The difficulty and danger of communication thus illustrated had a direct and vital bearing upon the politics and statesmanship of the times. The conditions of travel were an index to the state of the country which we are now to examine. Without such a survey we shall find ourselves floating aimlessly among the clouds of fancy instead of treading, with sure foothold, the solid ground of fact. At this point, more perhaps than at any other of our history, a definite, accurate, and comprehensive inventory of conditions is essential. For not only is this phase of American development more obscure than any other, but the want of light upon it has led to vague consideration and sometimes to erroneous conclusions.
We are about to witness the fierce and dramatic struggle from which emerged the feeble beginnings of a Nation that, even to-day, is still in the making; to behold the welter of plan and counterplot, of scheming and violence, of deal and trade, which finally resulted in the formal acceptance of the Constitution with a certainty that it would be modified, and, to some extent, mutilated, by later amendments. We are to listen to those "debates" which, alone, are supposed to have secured ratification, but which had no more, and indeed perhaps less effect than the familiar devices of "practical politics" in bringing about the adoption of our fundamental law.
Since the victory at Yorktown a serious alteration had taken place in the views of many who had fought hardest for Independence and popular government. These men were as strong as ever for the building of a separate and distinct National entity; but they no longer believed in the wisdom or virtue of democracy without extensive restrictions. They had come to think that, at the very best, the crude ore of popular judgment could be made to enrich sound counsels only when passed through many screens that would rid it of the crudities of passion, whimsicality, interest, ignorance, and dishonesty which, they believed, inhered in it. Such men esteemed less and less a people's government and valued more and more a good government. And the idea grew that this meant a government the principal purpose of which was to enforce order, facilitate business, and safeguard property.
During his early years in the Legislature, as has appeared, Marshall's opinions were changing. Washington, as we shall see, soon after peace was declared, lost much of his faith in the people; Madison arrived at the opinion that the majority were unequal to the weightier tasks of popular rule; and Marshall also finally came to entertain the melancholy fear that the people were not capable of self-government. Indeed, almost all of the foremost men of the period now under review were brought to doubt the good sense or sound heart of the multitude. The fires of Jefferson's faith still burned, and, indeed, burned more brightly; for that great reformer was in France and neither experienced nor witnessed any of those popular phenomena which fell like a drenching rain upon the enthusiasm of American statesmen at home for democratic government.
This revolution in the views of men like Washington, Madison, and Marshall was caused largely by the conduct of the masses, which, to such men, seemed to be selfish, violent, capricious, vindictive, and dangerous. The state of the country explains much of this popular attitude and disposition. The development of Marshall's public ideas cannot be entirely understood by considering merely his altered circumstances and business and social connections. More important is a review of the people, their environment and condition.

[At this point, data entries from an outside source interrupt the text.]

**src/rtl/ex_stage_pkg.sv**
```systemverilog
// ex_pkg: shared encodings for the MIPS execute stage.
//   - alu_op encodings driven by the decoder
//   - funct codes decoded when alu_op selects R-type
//   - mul_state_t: iterative multiplier FSM states
//   - ex_mem_t: contents of the EX/MEM pipeline register
package ex_pkg;

    localparam logic [1:0] ALU_ADD   = 2'b00;
    localparam logic [1:0] ALU_SUB   = 2'b01;
    localparam logic [1:0] ALU_FUNCT = 2'b10;
    localparam logic [1:0] ALU_RSVD  = 2'b11;

    localparam logic [5:0] FUNCT_ADD  = 6'h20;
    localparam logic [5:0] FUNCT_SUB  = 6'h22;
    localparam logic [5:0] FUNCT_AND  = 6'h24;
    localparam logic [5:0] FUNCT_OR   = 6'h25;
    localparam logic [5:0] FUNCT_SLT  = 6'h2A;
    localparam logic [5:0] FUNCT_MULT = 6'h18;

    typedef enum logic [1:0] {
        MUL_IDLE = 2'd0,
        MUL_BUSY = 2'd1,
        MUL_DONE = 2'd2
    } mul_state_t;

    typedef struct packed {
        logic [1:0]  control_wb;
        logic        branch;
        logic        mem_read;
        logic        mem_write;
        logic [31:0] branch_target;
        logic        alu_zero;
        logic [31:0] alu_result;
        logic [31:0] write_data;
        logic [4:0]  write_reg;
    } ex_mem_t;

endpackage

```
**src/rtl/ex_stage_if.sv**
```systemverilog
// ex_stage_if: ID/EX operands and controls into the execute stage, EX/MEM
// register outputs, the flush request from the memory stage and the stall
// back to the front end.
//   master: the surrounding pipeline (drives ID/EX + flush, sees EX/MEM + stall)
//   slave : ex_stage
interface ex_stage_if;
    logic [1:0]  control_wb;
    logic        branch;
    logic        mem_read;
    logic        mem_write;
    logic        alu_src;
    logic [1:0]  alu_op;
    logic        reg_dst;
    logic [31:0] pc_plus4;
    logic [31:0] read_data1;
    logic [31:0] read_data2;
    logic [31:0] sign_ext_imm;
    logic [4:0]  rt;
    logic [4:0]  rd;
    logic        flush;

    logic [1:0]  control_wb_out;
    logic        branch_out;
    logic        mem_read_out;
    logic        mem_write_out;
    logic [31:0] branch_target;
    logic        alu_zero;
    logic [31:0] alu_result;
    logic [31:0] write_data;
    logic [4:0]  write_reg;
    logic        stall;

    modport master (
        output control_wb, branch, mem_read, mem_write, alu_src, alu_op, reg_dst,
               pc_plus4, read_data1, read_data2, sign_ext_imm, rt, rd, flush,
        input  control_wb_out, branch_out, mem_read_out, mem_write_out,
               branch_target, alu_zero, alu_result, write_data, write_reg, stall
    );

    modport slave (
        input  control_wb, branch, mem_read, mem_write, alu_src, alu_op, reg_dst,
               pc_plus4, read_data1, read_data2, sign_ext_imm, rt, rd, flush,
        output control_wb_out, branch_out, mem_read_out, mem_write_out,
               branch_target, alu_zero, alu_result, write_data, write_reg, stall
    );
endinterface

```
**src/rtl/ex_stage_iter_multiplier.sv**
```systemverilog
// iter_multiplier: 32-cycle shift-add multiplier, low 32 bits of a*b.
//   clk_1, rst_1 : clock, async active-low reset
//   start        : mul present in EX (sampled only in IDLE)
//   abort        : squash from the memory stage; returns to IDLE from any state
//   a, b         : multiplicand / multiplier
//   busy         : high for the 32 iteration cycles
//   done         : high for the single cycle the product is valid
//   product      : accumulator
module iter_multiplier
    import ex_pkg::*;
(
    input  logic        clk_1,
    input  logic        rst_1,
    input  logic        start,
    input  logic        abort,
    input  logic [31:0] a,
    input  logic [31:0] b,
    output logic        busy,
    output logic        done,
    output logic [31:0] product
);

    mul_state_t  state;
    logic [31:0] mcand;
    logic [31:0] mplier;
    logic [31:0] acc;
    logic [4:0]  count;

    assign product = acc;

    always_ff @(posedge clk_1 or negedge rst_1) begin
        if (!rst_1) begin
            state  <= MUL_IDLE;
            mcand  <= '0;
            mplier <= '0;
            acc    <= '0;
            count  <= '0;
            busy   <= 1'b0;
            done   <= 1'b0;
        end else if (abort) begin
            state <= MUL_IDLE;
            count <= '0;
            busy  <= 1'b0;
            done  <= 1'b0;
        end else begin
            case (state)
                MUL_IDLE: begin
                    if (start) begin
                        mcand  <= a;
                        mplier <= b;
                        acc    <= '0;
                        count  <= '0;
                        busy   <= 1'b1;
                        state  <= MUL_BUSY;
                    end
                end
                MUL_BUSY: begin
                    if (mplier[0])
                        acc <= acc + mcand;
                    // Only the low 32 product bits are kept, so bits shifted
                    // out of the multiplicand can be dropped.
                    mcand  <= mcand << 1;
                    mplier <= mplier >> 1;
                    count  <= count + 5'd1;
                    if (count == 5'd31) begin
                        busy  <= 1'b0;
                        done  <= 1'b1;
                        state <= MUL_DONE;
                    end
                end
                MUL_DONE: begin
                    done  <= 1'b0;
                    state <= MUL_IDLE;
                end
                default: begin
                    busy  <= 1'b0;
                    done  <= 1'b0;
                    state <= MUL_IDLE;
                end
            endcase
        end
    end

endmodule

```
**src/rtl/ex_stage.sv**
```systemverilog
// ex_stage: MIPS execute stage. ALU, operand/destination muxes, branch
// target adder and the EX/MEM pipeline register. MULT runs on the
// iterative multiplier and stalls the front end while it works.
//   clk_1 : pipeline clock, rising edge
//   rst_1 : asynchronous active-low reset
//   pipe  : ex_stage_if.slave (ID/EX in, EX/MEM out, flush in, stall out)
module ex_stage
    import ex_pkg::*;
(
    input  logic        clk_1,
    input  logic        rst_1,
    ex_stage_if.slave   pipe
);

    logic [31:0] op_a;
    logic [31:0] op_b;
    logic [5:0]  funct;
    logic        mul_detect;
    logic        mul_busy;
    logic        mul_done;
    logic        mul_idle;
    logic [31:0] mul_product;
    logic [31:0] alu_out;
    ex_mem_t     ex_mem_d;
    ex_mem_t     ex_mem_q;

    assign op_a       = pipe.read_data1;
    assign op_b       = pipe.alu_src ? pipe.sign_ext_imm : pipe.read_data2;
    assign funct      = pipe.sign_ext_imm[5:0];
    assign mul_detect = (pipe.alu_op == ALU_FUNCT) && (funct == FUNCT_MULT);
    assign mul_idle   = !mul_busy && !mul_done;

    iter_multiplier u_mul (
        .clk_1   (clk_1),
        .rst_1   (rst_1),
        .start   (mul_detect),
        .abort   (pipe.flush),
        .a       (op_a),
        .b       (op_b),
        .busy    (mul_busy),
        .done    (mul_done),
        .product (mul_product)
    );

    // A flush in the detect cycle keeps the multiplier idle, so no stall then.
    // The rst_1 gate keeps stall low while a held mul sits in EX during reset.
    assign pipe.stall = rst_1 && ((mul_idle && mul_detect && !pipe.flush) || mul_busy);

    always_comb begin
        alu_out = '0;
        case (pipe.alu_op)
            ALU_ADD: alu_out = op_a + op_b;
            ALU_SUB: alu_out = op_a - op_b;
            ALU_FUNCT: begin
                case (funct)
                    FUNCT_ADD:  alu_out = op_a + op_b;
                    FUNCT_SUB:  alu_out = op_a - op_b;
                    FUNCT_AND:  alu_out = op_a & op_b;
                    FUNCT_OR:   alu_out = op_a | op_b;
                    FUNCT_SLT:  alu_out = {31'b0, $signed(op_a) < $signed(op_b)};
                    // Only reaches EX/MEM in the DONE cycle; stalls bubble it otherwise.
                    FUNCT_MULT: alu_out = mul_product;
                    default:    alu_out = '0;
                endcase
            end
            default: alu_out = '0;
        endcase
    end

    always_comb begin
        ex_mem_d               = '0;
        ex_mem_d.control_wb    = pipe.control_wb;
        ex_mem_d.branch        = pipe.branch;
        ex_mem_d.mem_read      = pipe.mem_read;
        ex_mem_d.mem_write     = pipe.mem_write;
        ex_mem_d.branch_target = pipe.pc_plus4 + (pipe.sign_ext_imm << 2);
        ex_mem_d.alu_zero      = (alu_out == 32'd0);
        ex_mem_d.alu_result    = alu_out;
        ex_mem_d.write_data    = pipe.read_data2;
        ex_mem_d.write_reg     = pipe.reg_dst ? pipe.rd : pipe.rt;
    end

    // Stall and flush both insert an all-zero bubble.
    always_ff @(posedge clk_1 or negedge rst_1) begin
        if (!rst_1)
            ex_mem_q <= '0;
        else if (pipe.flush || pipe.stall)
            ex_mem_q <= '0;
        else
            ex_mem_q <= ex_mem_d;
    end

    assign pipe.control_wb_out = ex_mem_q.control_wb;
    assign pipe.branch_out     = ex_mem_q.branch;
    assign pipe.mem_read_out   = ex_mem_q.mem_read;
    assign pipe.mem_write_out  = ex_mem_q.mem_write;
    assign pipe.branch_target  = ex_mem_q.branch_target;
    assign pipe.alu_zero       = ex_mem_q.alu_zero;
    assign pipe.alu_result     = ex_mem_q.alu_result;
    assign pipe.write_data     = ex_mem_q.write_data;
    assign pipe.write_reg      = ex_mem_q.write_reg;

endmodule

```
**src/flat_wrapper.sv**
```systemverilog
// flat-port wrapper written by rule: the top's interface ports become plain ports
module ex_stage_flat import ex_pkg::*;
  (clk_1, rst_1, pipe_control_wb, pipe_branch, pipe_mem_read, pipe_mem_write, pipe_alu_src, pipe_alu_op, pipe_reg_dst, pipe_pc_plus4, pipe_read_data1, pipe_read_data2, pipe_sign_ext_imm, pipe_rt, pipe_rd, pipe_flush, pipe_control_wb_out, pipe_branch_out, pipe_mem_read_out, pipe_mem_write_out, pipe_branch_target, pipe_alu_zero, pipe_alu_result, pipe_write_data, pipe_write_reg, pipe_stall);
  ex_stage_if pipe_i ();
  input  logic clk_1;
  input  logic rst_1;
  input wire logic [$bits(pipe_i.control_wb)-1:0] pipe_control_wb;
  input wire logic [$bits(pipe_i.branch)-1:0] pipe_branch;
  input wire logic [$bits(pipe_i.mem_read)-1:0] pipe_mem_read;
  input wire logic [$bits(pipe_i.mem_write)-1:0] pipe_mem_write;
  input wire logic [$bits(pipe_i.alu_src)-1:0] pipe_alu_src;
  input wire logic [$bits(pipe_i.alu_op)-1:0] pipe_alu_op;
  input wire logic [$bits(pipe_i.reg_dst)-1:0] pipe_reg_dst;
  input wire logic [$bits(pipe_i.pc_plus4)-1:0] pipe_pc_plus4;
  input wire logic [$bits(pipe_i.read_data1)-1:0] pipe_read_data1;
  input wire logic [$bits(pipe_i.read_data2)-1:0] pipe_read_data2;
  input wire logic [$bits(pipe_i.sign_ext_imm)-1:0] pipe_sign_ext_imm;
  input wire logic [$bits(pipe_i.rt)-1:0] pipe_rt;
  input wire logic [$bits(pipe_i.rd)-1:0] pipe_rd;
  input wire logic [$bits(pipe_i.flush)-1:0] pipe_flush;
  output wire logic [$bits(pipe_i.control_wb_out)-1:0] pipe_control_wb_out;
  output wire logic [$bits(pipe_i.branch_out)-1:0] pipe_branch_out;
  output wire logic [$bits(pipe_i.mem_read_out)-1:0] pipe_mem_read_out;
  output wire logic [$bits(pipe_i.mem_write_out)-1:0] pipe_mem_write_out;
  output wire logic [$bits(pipe_i.branch_target)-1:0] pipe_branch_target;
  output wire logic [$bits(pipe_i.alu_zero)-1:0] pipe_alu_zero;
  output wire logic [$bits(pipe_i.alu_result)-1:0] pipe_alu_result;
  output wire logic [$bits(pipe_i.write_data)-1:0] pipe_write_data;
  output wire logic [$bits(pipe_i.write_reg)-1:0] pipe_write_reg;
  output wire logic [$bits(pipe_i.stall)-1:0] pipe_stall;
  assign pipe_i.control_wb = pipe_control_wb;
  assign pipe_i.branch = pipe_branch;
  assign pipe_i.mem_read = pipe_mem_read;
  assign pipe_i.mem_write = pipe_mem_write;
  assign pipe_i.alu_src = pipe_alu_src;
  assign pipe_i.alu_op = pipe_alu_op;
  assign pipe_i.reg_dst = pipe_reg_dst;
  assign pipe_i.pc_plus4 = pipe_pc_plus4;
  assign pipe_i.read_data1 = pipe_read_data1;
  assign pipe_i.read_data2 = pipe_read_data2;
  assign pipe_i.sign_ext_imm = pipe_sign_ext_imm;
  assign pipe_i.rt = pipe_rt;
  assign pipe_i.rd = pipe_rd;
  assign pipe_i.flush = pipe_flush;
  assign pipe_control_wb_out = pipe_i.control_wb_out;
  assign pipe_branch_out = pipe_i.branch_out;
  assign pipe_mem_read_out = pipe_i.mem_read_out;
  assign pipe_mem_write_out = pipe_i.mem_write_out;
  assign pipe_branch_target = pipe_i.branch_target;
  assign pipe_alu_zero = pipe_i.alu_zero;
  assign pipe_alu_result = pipe_i.alu_result;
  assign pipe_write_data = pipe_i.write_data;
  assign pipe_write_reg = pipe_i.write_reg;
  assign pipe_stall = pipe_i.stall;
  ex_stage u_core (.clk_1(clk_1), .rst_1(rst_1), .pipe(pipe_i));
endmodule
```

The extreme isolation of communities caused by want of roads and the difficulties and dangers of communication; the general ignorance of the masses; their childish credulity, and yet their quick and acute suspicion springing, largely, from isolation and lack of knowledge; their savage and narrow individualism, which resisted the establishment of a central authority and was antagonistic to any but the loosest local control; their envy and distrust of the prosperous and successful which their own economic condition strengthened, if, indeed, this circumstance did not create that sullen and dangerous state of mind—an understanding of all these elements of American life at that time is vital if we are to trace the development of Marshall's thinking and explore the origins of the questions that confronted our early statesmen.